Así estaba Dipper. Perdido en su propio mundo sin prestar atención al hombre que estaba enfrente de él, quien tenía el ceño fruncido y se empezaba a desesperar. ¿Por qué no le hablaba? Tenía, no, ¡debía hablarle! ¿Para que si no estaba allí?

Perdiendo la paciencia dio un golpe en la mesa de tal magnitud que izo que Dipper saltara de su a asiento, aunque casi al instante se arrepintió de aquello ya que el castaño puso una mueca y empezó a llorar, como si fuese un niño pequeño al que acababan de pegar.

Pero tampoco se sentía culpable. Se sentía extraño. Extrañamente bien. Entonces comprendió que si algo amaba  más que la sonrisa de Dipper era verle llorar. Tan frágil y vulnerable que en un soplido podría romperse en mil pedazos. Totalmente expuesto a él.

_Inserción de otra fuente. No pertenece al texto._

--- design.v ---
module Decoder (
input  wire [1:0] IN ,
output reg  [3:0] OUT
);
always @(*)
  begin
  OUT = 4'b0000 ;
    case (IN)
     2'b00 : OUT = 4'b0001 ;
     2'b01 : OUT = 4'b0010 ;          
     2'b10 : OUT = 4'b0100 ;     
     2'b11 : OUT = 4'b1000 ;     
   endcase
 end 
 endmodule
module ARITHMATIC_UNIT
  #(parameter IN_DATA_WIDTH= 16,
              OUT_DATA_WIDTH=16
  )
  (
  input wire      [IN_DATA_WIDTH-1:0]        A,
  input wire      [IN_DATA_WIDTH-1:0]        B,
  input wire      [1:0]                      ALU_FUN,
  input wire                                 Clk,
  input wire                                 RST,
  input wire                                 Arithmaitc_Enable,
  output reg     [OUT_DATA_WIDTH-1:0]       Arith_out,
  output reg                                Arith_Flag,
  output reg                                Carry_out
  );
   reg     [OUT_DATA_WIDTH-1:0]       Arith_out_signal;
   reg     [1:0]                      Arith_Flag_signal;
   wire                              Carry_out_signal;
always@(posedge Clk or negedge RST)
begin
  if(!RST)
    begin
      Arith_out<=0;
      Arith_Flag<=0;
      Carry_out<=0;
    end
  else 
    begin
     Arith_out<=Arith_out_signal;
     Arith_Flag<=Arith_Flag_signal;
     Carry_out<=Carry_out_signal;
    end
end
always@(*)
begin
  Arith_out_signal=16'b0;
  Arith_Flag_signal=1'b0;
  if(Arithmaitc_Enable)
    begin
      case(ALU_FUN)
        2'b00:begin
          Arith_out_signal=A+B;
            Arith_Flag_signal=1'b1;
        end
        2'b01:begin
          Arith_out_signal=A-B;
            Arith_Flag_signal=1'b1;
        end
        2'b10:begin
          Arith_out_signal=A*B;
            Arith_Flag_signal=1'b1;
        end
        2'b11:begin
          Arith_out_signal=(B==0)?32'h0000FFFF:A/B;
            Arith_Flag_signal=1'b1;
        end   
    endcase
    end
    else
      begin
        Arith_out_signal=16'b0;
        Arith_Flag_signal=1'b0;
      end
end
assign  Carry_out_signal= Arith_out_signal[IN_DATA_WIDTH];
endmodule
module LOGIC_UNIT
   #(parameter IN_DATA_WIDTH= 16,
              OUT_DATA_WIDTH=16
  )
  (
  input wire      [IN_DATA_WIDTH-1:0]        A,
  input wire      [IN_DATA_WIDTH-1:0]        B,
  input wire      [1:0]                      ALU_FUN,
  input wire                                 Clk,
  input wire                                 RST,
  input wire                                 LOGIC_Enable,
  output reg     [OUT_DATA_WIDTH-1:0]        LOGICAL_out,
  output reg                                 LOGICAL_Flag
  );
  reg [OUT_DATA_WIDTH-1:0]        LOGICAL_out_signal;
  reg                             LOGICAL_Flag_siganl;
  always@(posedge Clk or negedge RST)
  begin
    if(!RST)
      begin
      LOGICAL_out<=16'b0;
      LOGICAL_Flag<=1'b0;
      end
    else
      begin
      LOGICAL_out<=LOGICAL_out_signal;
      LOGICAL_Flag<=LOGICAL_Flag_siganl;
      end
  end
  always@(*)
  begin
    LOGICAL_Flag_siganl=1'b0;
    LOGICAL_out_signal=16'b0;
    if(LOGIC_Enable)
      begin
        case(ALU_FUN)
           2'b00 : begin
              LOGICAL_out_signal = A & B ;
              LOGICAL_Flag_siganl = 1'b1 ;              
		      end
          2'b01 : begin
              LOGICAL_out_signal = A | B ;
              LOGICAL_Flag_siganl = 1'b1 ;           
		      end
         2'b10 : begin
              LOGICAL_out_signal = ~(A & B) ;
              LOGICAL_Flag_siganl = 1'b1 ;           
		      end
         2'b11 : begin
              LOGICAL_out_signal = ~(A | B) ;
              LOGICAL_Flag_siganl = 1'b1 ;           
		      end
		    endcase
		   end
		   else
		     begin
		        LOGICAL_Flag_siganl=1'b0;
            LOGICAL_out_signal=16'b0;
		       end
		end
		endmodule
module SHIFT_UNIT  
   #(parameter IN_DATA_WIDTH= 16,
              OUT_DATA_WIDTH=16
  )
  (
  input wire      [IN_DATA_WIDTH-1:0]        A,
  input wire      [IN_DATA_WIDTH-1:0]        B,
  input wire      [1:0]                      ALU_FUN,
  input wire                                 Clk,
  input wire                                 RST,
  input wire                                 SHIFT_Enable,
  output reg     [OUT_DATA_WIDTH-1:0]        SHIFT_OUT,
  output reg                                 SHIFT_FLAG
  );
  reg [OUT_DATA_WIDTH-1:0]        SHIFT_OUT_SIGNAL;
  reg                             SHIFT_FLAG_SIGNAL;
  always@(posedge Clk or negedge RST)
  begin
    if(!RST)
      begin
        SHIFT_OUT<=16'b0;
        SHIFT_FLAG<=1'b0;
      end
    else
      begin
      SHIFT_OUT<=SHIFT_OUT_SIGNAL;
      SHIFT_FLAG<=SHIFT_FLAG_SIGNAL;
      end
  end
  always@(*)
  begin 
    SHIFT_OUT_SIGNAL = 1'b0 ;
    SHIFT_FLAG_SIGNAL = 1'b0 ;
	if(SHIFT_Enable)
      case (ALU_FUN)
      2'b00 : begin
              SHIFT_OUT_SIGNAL = A >> 1  ;
              SHIFT_FLAG_SIGNAL = 1'b1 ;              
		      end
      2'b01 : begin
              SHIFT_OUT_SIGNAL = A << 1 ;
              SHIFT_FLAG_SIGNAL = 1'b1 ;           
		      end
      2'b10 : begin
              SHIFT_OUT_SIGNAL = B >> 1 ;
              SHIFT_FLAG_SIGNAL = 1'b1 ;           
		      end
      2'b11 : begin
              SHIFT_OUT_SIGNAL = B << 1 ;
              SHIFT_FLAG_SIGNAL = 1'b1 ;           
		      end
      endcase
	else
	 begin
      SHIFT_OUT_SIGNAL = 1'b0 ;
      SHIFT_FLAG_SIGNAL = 1'b0 ;
     end
 end
 endmodule
module CMP_UNIT 
  #(parameter IN_DATA_WIDTH= 16,
              OUT_DATA_WIDTH=16
  )
    (
  input wire      [IN_DATA_WIDTH-1:0]        A,
  input wire      [IN_DATA_WIDTH-1:0]        B,
  input wire      [1:0]                      ALU_FUN,
  input wire                                 Clk,
  input wire                                 RST,
  input wire                                 CMP_Enable,
  output reg     [OUT_DATA_WIDTH-1:0]        CMP_out,
  output reg                                 CMP_Flag
  );
  reg [OUT_DATA_WIDTH-1:0]        CMP_out_signal;
  reg                             CMP_Flag_siganl;
  always@(posedge Clk or negedge RST)
  begin
    if(!RST)
      begin
        CMP_out<=16'b0;
        CMP_Flag<=1'b0; 
      end
    else
      begin
      CMP_out<=CMP_out_signal;
      CMP_Flag<=CMP_Flag_siganl;
      end
  end
  always@(*)
  begin
    CMP_Flag_siganl=1'b0;
    CMP_out_signal=16'b0;
    if(CMP_Enable)
      begin
        case(ALU_FUN)
           2'b00 : begin
              CMP_out_signal = 16'b0  ;
              CMP_Flag_siganl = 1'b1 ;              
		               end
           2'b01 : begin
              CMP_Flag_siganl = 1'b1 ;  
              if (A==B)
                CMP_out_signal = 16'b1;
              else
                CMP_out_signal = 16'b0;			  
		               end
          2'b10 : begin
              CMP_Flag_siganl = 1'b1 ;  
              if (A>B)
                CMP_out_signal = 16'b10;
              else
                CMP_out_signal = 16'b0;			  
		              end
          2'b11 : begin
              CMP_Flag_siganl = 1'b1 ; 
              if (A<B)
                CMP_out_signal = 16'b11;
              else
                CMP_out_signal = 16'b0;			  
		              end
		         endcase
		     end
		   else
		     begin
		        CMP_Flag_siganl=1'b0;
            CMP_out_signal=16'b0;
		       end
		end
		endmodule
module ALU_TOP 
  #(parameter INDATA_WIDTH=16,
              Arithmatic_width=INDATA_WIDTH+INDATA_WIDTH,
              Logic_Width= INDATA_WIDTH,
              Shift_Width=INDATA_WIDTH,
              CMP_Width=3
  )
(
input wire [INDATA_WIDTH-1:0]           A,
input wire [INDATA_WIDTH-1:0]           B,
input wire [3:0]                        ALU_FUN,
input wire                              CLK,
input wire                              RST,
output wire [Arithmatic_width-1:0]      Arith_OUT,
output wire [Logic_Width-1:0]           Logic_OUT,
output wire [Shift_Width-1:0]           Shift_OUT,
output wire [CMP_Width-1:0]             CMP_OUT,
output wire                             Arith_FLAG,
output wire                             Carry_OUT,
output wire                             Logic_FLAG,
output wire                             Shift_FLAG,
output wire                             CMP_FLAG
);
wire                  Arith_enable ;
wire                  Logic_enable ;
wire                  Shift_enable ;
wire                  CMP_enable ;
Decoder mapping_Decoder(
.IN(ALU_FUN[3:2]),
.OUT({Shift_enable,CMP_enable,Logic_enable,Arith_enable})
);
ARITHMATIC_UNIT #(.IN_DATA_WIDTH(INDATA_WIDTH),.OUT_DATA_WIDTH(Arithmatic_width))mapping_Arith
(
.A(A),
.B(B),
.ALU_FUN(ALU_FUN[1:0]),
.Clk(CLK),
.RST(RST),
.Arithmaitc_Enable(Arith_enable),
.Arith_out(Arith_OUT),
.Arith_Flag(Arith_FLAG),
.Carry_out(Carry_OUT)
);
LOGIC_UNIT #(.IN_DATA_WIDTH(INDATA_WIDTH),.OUT_DATA_WIDTH(Logic_Width))mapping_Logic
(
.A(A),
.B(B),
.ALU_FUN(ALU_FUN[1:0]),
.Clk(CLK),
.RST(RST),
.LOGIC_Enable(Logic_enable),
.LOGICAL_out(Logic_OUT),
.LOGICAL_Flag(Logic_FLAG)
);
SHIFT_UNIT  #(.IN_DATA_WIDTH(INDATA_WIDTH),.OUT_DATA_WIDTH(Shift_Width))mapping_Shift
(
.A(A),
.B(B),
.ALU_FUN(ALU_FUN[1:0]),
.Clk(CLK),
.RST(RST),
.SHIFT_Enable(Shift_enable),
.SHIFT_OUT(Shift_OUT),
.SHIFT_FLAG(Shift_FLAG)
);
CMP_UNIT #(.IN_DATA_WIDTH(INDATA_WIDTH),.OUT_DATA_WIDTH(CMP_Width))mapping_Cmp
(
.A(A),
.B(B),
.ALU_FUN(ALU_FUN[1:0]),
.Clk(CLK),
.RST(RST),
.CMP_Enable(CMP_enable),
.CMP_out(CMP_OUT),
.CMP_Flag(CMP_FLAG)
);
endmodule
--- run.sh ---
#!/bin/bash
# the make line also repeats each setting of config.mk as NAME=value (left out here)
make -C /OpenROAD-flow-scripts/flow DESIGN_CONFIG=/design/flow/config.mk WORK_HOME=/design/flow/orfs CLKGATE_MAP_FILE= finish
--- config.mk ---
export PLATFORM = sky130hd
export DESIGN_NAME = ALU_TOP
export DESIGN_NICKNAME = ALU_TOP
export VERILOG_FILES = /design/flow/design.v
export SDC_FILE = /design/flow/constraint.sdc
export NUM_CORES = 4
export LEC_CHECK = 0
export CAP_MARGIN = 20
export CORE_MARGIN = 2
export CORE_UTILIZATION = 72
export SLEW_MARGIN = 20
--- constraint.sdc ---
create_clock -name core_clock -period 39.2 [get_ports {CLK}]
set_input_delay 7.8400 -clock core_clock [delete_from_list [all_inputs] [get_ports {CLK}]]
set_output_delay 7.8400 -clock core_clock [all_outputs]
set_load 0.01 [all_outputs]
==> results of run 1 <==
## through the flow
stage	hold WS (ns)	instances	setup TNS (ns)	setup WS [ns]
after global placement	8.05	6507	-321.85	-47.29
after floorplan	7.54	4612	-354.14	-51.40
==> impl_metrics.py, run 1 <==
# Generated from Yosys and OpenROAD reports
metrics = {
    "placed_design": {
        "gp_congestion": 1.06,
        "port_buffers": 108,
    },
    "floorplan": {
        "die_w_um": 223,
        "die_y_um": 223,
        "core_area_mm2": 0.0476,
        "chip_area_mm2": 0.0499,
        "fp_util_pct": 72.7,
        "num_rows": 80,
        "num_io_pins": 110,
    },
    "synthesis": {
        "top_cells_by_area": "ha_1, fa_1, nor2_1",
        "yosys_area_mm2": 0.0347,
        "postSynthSeqShare_pct": 5.05,
        "aoi_share_pct": 24.8,
        "async_flop_share_pct": 100,
        "ys_sh_adder_pct": 31.0,
        "top_cells_by_count": "ha_1, nor2_1, nand2_1, inv_1, a21oi_1",
        "synth_cell_types": 119,
        "syn-instance-count": 4596,
        "synth_flops": 70,
        "yosysWarnings": 5,
        "ff_type": "dfrtp_1",
        "ys_sh_xor_pct": 6.38,
        "ys_sh_simple_pct": 22.5,
        "ys_sh_mux_pct": 4.37,
        "topCombFamilyByArea": "adder cells",
        "yosysTopAreaCell": "ha_1",
        "edf_count": 0,
        "syn-cell-area_mm2": 0.0347,
        "top_cell_area_share_pct": 19.7,
        "avgSynthCellArea_um2": 7.54,
        "ys_cells": 4596,
        "most_common_cell": "ha_1",
    },
    "status": {
        "outcome": "aborted with a tool error",
        "error": "[ERROR DPL-0033] detailed placement checks failed during check placement.",
        "stop_stage": "detailed placement (3_5_place_dp)",
    },
}
==> inputs of run 2 (changes only) <==
- CAP_MARGIN: 20 -> 0
- PLACE_DENSITY: unset -> 0.63
- clock period: 39.2 -> 89.7 ns (I/O delays scaled with it)
==> run 2 against run 1 <==
  * The flow stops in clock tree synthesis (4_1_cts)
  * Synthesized cell count stayed put
  * Synthesized area unchanged
  * Die area is the same
==> impl_metrics.py, run 2 <==
# Generated from Yosys and OpenROAD reports
metrics = {
    "status": {
        "outcome": "aborted with a tool error",
        "stop_stage": "clock tree synthesis (4_1_cts)",
        "error": "[ERROR DPL-0038] Utilization greater than 100%, impossible to legalize",
    },
    "placed_design": {
        "pre_cts_slack_ns": -14.03,
        "port_buffers": 108,
        "dp_hpwl_um": 140000,
        "gp_congestion": 1.06,
        "dpl_cell_area_mm2": 0.0466,
    },
    "floorplan": {
        "core_area_mm2": 0.0476,
        "fp_util_pct": 72.7,
        "num_rows": 80,
        "num_io_pins": 110,
        "die_y_um": 223,
        "die_w_um": 223,
        "chip_area_mm2": 0.0499,
    },
    "synthesis": {
        "ys_sh_xor_pct": 6.38,
        "avgSynthCellArea_um2": 7.54,
        "syn-instance-count": 4596,
        "top_cells_by_count": "ha_1, nor2_1, nand2_1, inv_1, a21oi_1",
        "edf_count": 0,
        "yosysTopAreaCell": "ha_1",
        "ff_type": "dfrtp_1",
        "most_common_cell": "ha_1",
        "topCombFamilyByArea": "adder cells",
        "yosysWarnings": 5,
        "postSynthSeqShare_pct": 5.05,
        "synth_flops": 70,
        "yosys_area_mm2": 0.0347,
        "ys_sh_adder_pct": 31.0,
        "top_cell_area_share_pct": 19.7,
        "aoi_share_pct": 24.8,
        "ys_sh_simple_pct": 22.5,
        "syn-cell-area_mm2": 0.0347,
        "ys_sh_mux_pct": 4.37,
        "top_cells_by_area": "ha_1, fa_1, nor2_1",
        "async_flop_share_pct": 100,
        "ys_cells": 4596,
        "synth_cell_types": 119,
    },
}
-- run 2: through the flow --
step	setup TNS, ns	utilization (%)	cells
after floorplan	-24.72	-	4612
after global placement	-11.02	97.8	6457
after detailed placement	-34.54	97.8	6457
==> inputs of run 3 (changes only) <==
- ABC_AREA: unset -> 1
- CAP_MARGIN: 0 -> 20
- CORE_UTILIZATION: 72 -> 58
- CTS_CLUSTER_DIAMETER: unset -> 232
- PLACE_DENSITY: 0.63 -> unset
- clock period: 89.7 -> 86.3 ns (I/O delays scaled with it)
==> run 3 against run 2 <==
  * The layout now fails its checks (setup timing)
  * Synthesized area up 3.7%
  * Synthesized cell count rose by 22%
  * Die area grew 28%
==> impl_metrics.py, run 3 <==
# Metrics from the implementation run
metrics = {
    "status": {
        "outcome": "complete, but fails checks",
        "failed_checks": "setup timing",
    },
    "setup_path": {
        "startpoint": "B[1]",
        "cpLargestDelayFamily": "AND-OR/OR-AND gates",
        "path_depth": 624,
        "cp_common_cell": "nand2_2",
        "crit_buf_inv": 137,
        "cp_max_fo": 15,
        "startpoint_type": "input pin",
        "slowest_stage": "o21ai_0",
        "slowest_delay_ns": 0.60,
        "worstPathRequired_ns": 86.49,
        "cp-end-kind": "register",
        "crit_type": "in2reg",
        "cp.arrival_ns": 93.53,
        "crit_path_end": "mapping_Arith.Arith_out[0]",
    },
    "timing": {
        "period_used_pct": 108,
        "tns_ns": -15.01,
        "hold_ws_ns": 17.00,
        "hold_viol": 0,
        "tightest_slew_ns": 1.10,
        "max-slew-margin-rel_pct": 26.6,
        "fmax_mhz": 10.7,
        "maxSlewViolCount": 0,
        "finalCriticalPeriod_ns": 93.33,
        "setup_ws_ns": -7.03,
        "setup_viol": 4,
        "rsz0062_at_grt": "yes",
    },
    "synthesis": {
        "ys_sh_adder_pct": 29.9,
        "ys_sh_mux_pct": 0,
        "edf_count": 0,
        "async_flop_share_pct": 100,
        "topCombFamilyByArea": "adder cells",
        "yosys_area_mm2": 0.0359,
        "yosysTopAreaCell": "ha_1",
        "top_cells_by_area": "ha_1, nand2_1, fa_1",
        "syn-instance-count": 5611,
        "postSynthSeqShare_pct": 4.88,
        "syn-cell-area_mm2": 0.0359,
        "most_common_cell": "nand2_1",
        "synth_cell_types": 76,
        "ys_sh_simple_pct": 28.8,
        "aoi_share_pct": 15.7,
        "ys_sh_xor_pct": 7.80,
        "synth_flops": 70,
        "top_cells_by_count": "nand2_1, inv_1, ha_1, o21ai_0, a21oi_1",
        "ys_cells": 5611,
        "yosysWarnings": 5,
        "ff_type": "dfrtp_1",
        "avgSynthCellArea_um2": 6.40,
        "top_cell_area_share_pct": 19.0,
    },
    "placed_design": {
        "port_buffers": 108,
        "pre_cts_slack_ns": -3.01,
        "dp_hpwl_um": 93500,
        "dp_cells": 7408,
        "dpl_cell_area_mm2": 0.0459,
        "gp_congestion": 0.976,
    },
    "finish": {
        "seq_area_mm2": 0.00175,
        "final_util_pct": 84.5,
        "finalNetCount": 7836,
        "combGateArea_mm2": 0.0326,
        "nFillCells": 3763,
        "syn_to_final_growth_pct": 44.6,
        "stdcell_count": 7856,
        "fin_area_mm2": 0.0519,
    },
    "floorplan": {
        "fp_util_pct": 58.4,
        "core_area_mm2": 0.0615,
        "die_y_um": 253,
        "num_io_pins": 110,
        "num_rows": 91,
        "chip_area_mm2": 0.0640,
        "die_w_um": 253,
    },
    "hold_path": {
        "min_path_type": "in2async",
    },
    "clock_tree": {
        "clkSinkCount": 70,
        "cts.clk_slew.worst_paths_ns": 0.06,
        "cts_tree": "done",
        "cts_buffers": 9,
        "clockBufferDepth": 2,
        "h-tree-depth": 3,
        "cts.root.buffer_cell": "clkbuf_16",
    },
    "detailed_routing": {
        "route.final.wire_length_um": 157000,
        "dr_total_vias": 46700,
        "via_per_inst": 5.94,
        "drt_iter0_drc": 5043,
        "detail-route-antenna-nets": 0,
        "wl_per_cell_um": 20.0,
        "drt-pass1-iter-count": 7,
        "drc": 0,
    },
    "flow_run": {
        "tool_warnings": 65,
        "cap_violations": 0,
    },
    "grt": {
        "grt-ovfl-total": 0,
        "grt_max_degree": 71,
        "grt_pass1_wl_um": 206000,
        "antenna_found_initial": 6,
        "grtUsageTotal_pct": 39.8,
        "grt_pass1_vias": 40800,
    },
}
## run 3: layer usage
metal | vias up | wire, µm | track usage (%)
li1 | 20900 | - | -
met1 | 21200 | 56700 | 49.8
met2 | 3321 | 68000 | 66.4
met3 | 1334 | 18400 | 7.51
met4 | 2 | 13900 | 18.3
met5 | - | 13 | 0
## run 3: repair_timing
action                                  4_1_cts  5_1_grt
pin swaps                                   137      456
cloned                                        2        4
endpoints found under the setup margin        2        5
resized                                     131      586
hold buffers                                  0        0
buffers inserted                            229      192
## run 3: final cells by class
| class | count | area share (%) |
|---|---|---|
| multi-input combinational | 4369 | 62.8 |
| timing repair buffer | 1589 | 23.7 |
| inverter | 1015 | 7.54 |
| sequential | 70 | 3.37 |
| tap | 790 | 1.90 |
| clock buffer | 9 | 0.434 |
| clock inverter | 7 | 0.202 |
| timing repair inverter | 2 | 0.0289 |
| antenna | 5 | 0.0241 |
==> inputs of run 4 (changes only) <==
- ABC_AREA: 1 -> unset
- CORE_UTILIZATION: 58 -> 68
- CTS_CLUSTER_DIAMETER: 232 -> 216
- CTS_CLUSTER_SIZE: unset -> 32
- clock period: 86.3 -> 73.7 ns (I/O delays scaled with it)
==> run 4 against run 3 <==
  * The flow now stops in clock tree synthesis (4_1_cts)
  * Synthesized cell count is 18% lower
  * Synthesized area decreased by 3.5%
  * Die area decreased by 17%
==> impl_metrics.py, run 4 <==
# Generated from Yosys and OpenROAD reports
metrics = {
    "synthesis": {
        "yosys_area_mm2": 0.0347,
        "synth_flops": 70,
        "ys_sh_adder_pct": 31.0,
        "ys_sh_mux_pct": 4.37,
        "yosysTopAreaCell": "ha_1",
        "edf_count": 0,
        "yosysWarnings": 5,
        "top_cell_area_share_pct": 19.7,
        "syn-cell-area_mm2": 0.0347,
        "async_flop_share_pct": 100,
        "synth_cell_types": 119,
        "aoi_share_pct": 24.8,
        "avgSynthCellArea_um2": 7.54,
        "top_cells_by_count": "ha_1, nor2_1, nand2_1, inv_1, a21oi_1",
        "top_cells_by_area": "ha_1, fa_1, nor2_1",
        "ys_cells": 4596,
        "ff_type": "dfrtp_1",
        "syn-instance-count": 4596,
        "ys_sh_simple_pct": 22.5,
        "most_common_cell": "ha_1",
        "topCombFamilyByArea": "adder cells",
        "postSynthSeqShare_pct": 5.05,
        "ys_sh_xor_pct": 6.38,
    },
    "status": {
        "error": "[ERROR DPL-0038] Utilization greater than 100%, impossible to legalize",
        "stop_stage": "clock tree synthesis (4_1_cts)",
        "outcome": "aborted with a tool error",
    },
    "placed_design": {
        "port_buffers": 108,
        "dp_hpwl_um": 126000,
        "gp_congestion": 1.05,
        "dp_cells": 6571,
        "dpl_cell_area_mm2": 0.0471,
        "pre_cts_slack_ns": -24.77,
    },
    "floorplan": {
        "die_y_um": 230,
        "chip_area_mm2": 0.0528,
        "fp_util_pct": 68.9,
        "num_rows": 82,
        "die_w_um": 230,
        "core_area_mm2": 0.0503,
        "num_io_pins": 110,
    },
}
==> inputs of run 5 (changes only) <==
- ABC_AREA: unset -> 0
- CORE_UTILIZATION: 68 -> 66
- CTS_CLUSTER_DIAMETER: 216 -> unset
- CTS_CLUSTER_SIZE: 32 -> unset
- MAX_ROUTING_LAYER: unset -> met4
- clock period: 73.7 -> 88.4 ns (I/O delays scaled with it)
==> run 5 against run 4 <==
  * The flow stops in global routing (5_1_grt)
  * Synthesized cell count is the same
  * Synthesized area unchanged
  * Die area up 3.0%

Sí, Bill amaba tener las cosas bajo sus pies para en cualquier momento poder cogerlas, moldearla o romperlas.

Sin embargo, frente al pobre y triste chico fingió pena y preocupación al ver que no paraba. Había estallado, probablemente se había estado guardando todo aquello durante semanas hasta que al fin no había podido aguantar más y frente a él lo había dejado salir todo, sin más.

Y la mente retorcida de Bill volvía a maquinar fantasías. Algunas dulces, otras de lo más retorcidas. No había punto neutro y todas y cada una de ellas iban dedicadas al frágil y confiado chico de ojos oscuros y llorosos. Antes de darse cuenta, ya tenía una dirección entre las pierna y lamentablemente no podía hacer nada. La última vez que intentó hacerle algo al chico se levó una buena descarga eléctrica.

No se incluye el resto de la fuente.